--- src/rtl/branch_cond_unit_if.sv ---
// Branch request/result bundle between the control unit (master) and branch_cond_unit (slave).
// BRANCH_LINK_EN adds the link request bit and the link register result.
interface branch_cond_unit_if #(
    parameter int ADDR_W = 12,
    parameter int COND_W = 4
);
    logic              br_start;
    logic [COND_W-1:0] cond;
    logic [ADDR_W-1:0] target;
    logic [ADDR_W-1:0] pc_in;
    logic              N;
    logic              Z;
    logic              C;
    logic              V;
    logic              br_busy;
    logic              taken;
    logic              pc_load;
    logic [ADDR_W-1:0] pc_next;
    logic              br_done;
`ifdef BRANCH_LINK_EN
    logic              link;
    logic [ADDR_W-1:0] lr;

    modport master (
        output br_start, cond, target, pc_in, N, Z, C, V, link,
        input  br_busy, taken, pc_load, pc_next, br_done, lr
    );
    modport slave (
        input  br_start, cond, target, pc_in, N, Z, C, V, link,
        output br_busy, taken, pc_load, pc_next, br_done, lr
    );
`else
    modport master (
        output br_start, cond, target, pc_in, N, Z, C, V,
        input  br_busy, taken, pc_load, pc_next, br_done
    );
    modport slave (
        input  br_start, cond, target, pc_in, N, Z, C, V,
        output br_busy, taken, pc_load, pc_next, br_done
    );
`endif
endinterface
===== config.mk =====
export PLATFORM = sky130hd
export DESIGN_NAME = traffic_display_driver
export DESIGN_NICKNAME = d
export VERILOG_FILES = /design/src/rtl/traffic_display_driver.sv
export SDC_FILE = /design/constraint.sdc
export NUM_CORES = 1
export LEC_CHECK = 0
export BUFFER_PORTS_ARGS = -buffer_cell sky130_fd_sc_hd__buf_2
export CAP_MARGIN = 20
export CORE_MARGIN = 2
export CORE_UTILIZATION = 55
export DETAILED_ROUTE_END_ITERATION = 10
export GPL_TIMING_DRIVEN = 0
export PLACE_DENSITY = 0.79
export SETUP_SLACK_MARGIN = 0.1
export SLEW_MARGIN = 20
export SYNTH_ARGS = -nofsm -noshare
export SYNTH_HDL_FRONTEND = slang
export SYNTH_SLANG_ARGS = --single-unit

===== constraint.sdc =====
create_clock -name clock -period 4.1 [get_ports clock]
set_clock_uncertainty 0.2 [all_clocks]
set_input_delay 0.82 -clock clock [delete_from_list [all_inputs] [get_ports clock]]
set_output_delay 0.82 -clock clock [all_outputs]
set_load 0.02 [all_outputs]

======

What you need to do
Your task is to quote all of the data word for word.

Exercise answer
--- src/rtl/branch_cond_unit_if.sv ---
// Branch request/result bundle between the control unit (master) and branch_cond_unit (slave).
// BRANCH_LINK_EN adds the link request bit and the link register result.
interface branch_cond_unit_if #(
    parameter int ADDR_W = 12,
    parameter int COND_W = 4
);
    logic              br_start;
    logic [COND_W-1:0] cond;
    logic [ADDR_W-1:0] target;
    logic [ADDR_W-1:0] pc_in;
    logic              N;
    logic              Z;
    logic              C;
    logic              V;
    logic              br_busy;
    logic              taken;
    logic              pc_load;
    logic [ADDR_W-1:0] pc_next;
    logic              br_done;
`ifdef BRANCH_LINK_EN
    logic              link;
    logic [ADDR_W-1:0] lr;

    modport master (
        output br_start, cond, target, pc_in, N, Z, C, V, link,
        input  br_busy, taken, pc_load, pc_next, br_done, lr
    );
    modport slave (
        input  br_start, cond, target, pc_in, N, Z, C, V, link,
        output br_busy, taken, pc_load, pc_next, br_done, lr
    );
`else
    modport master (
        output br_start, cond, target, pc_in, N, Z, C, V,
        input  br_busy, taken, pc_load, pc_next, br_done
    );
    modport slave (
        input  br_start, cond, target, pc_in, N, Z, C, V,
        output br_busy, taken, pc_load, pc_next, br_done
    );
`endif
endinterface
===== config.mk =====
export PLATFORM = sky130hd
export DESIGN_NAME = traffic_display_driver
export DESIGN_NICKNAME = d
export VERILOG_FILES = /design/src/rtl/traffic_display_driver.sv
export SDC_FILE = /design/constraint.sdc
export NUM_CORES = 1
export LEC_CHECK = 0
export BUFFER_PORTS_ARGS = -buffer_cell sky130_fd_sc_hd__buf_2
export CAP_MARGIN = 20
export CORE_MARGIN = 2
export CORE_UTILIZATION = 55
export DETAILED_ROUTE_END_ITERATION = 10
export GPL_TIMING_DRIVEN = 0
export PLACE_DENSITY = 0.79
export SETUP_SLACK_MARGIN = 0.1
export SLEW_MARGIN = 20
export SYNTH_ARGS = -nofsm -noshare
export SYNTH_HDL_FRONTEND = slang
export SYNTH_SLANG_ARGS = --single-unit

===== constraint.sdc =====
create_clock -name clock -period 4.1 [get_ports clock]
set_clock_uncertainty 0.2 [all_clocks]
set_input_delay 0.82 -clock clock [delete_from_list [all_inputs] [get_ports clock]]
set_output_delay 0.82 -clock clock [all_outputs]
set_load 0.02 [all_outputs]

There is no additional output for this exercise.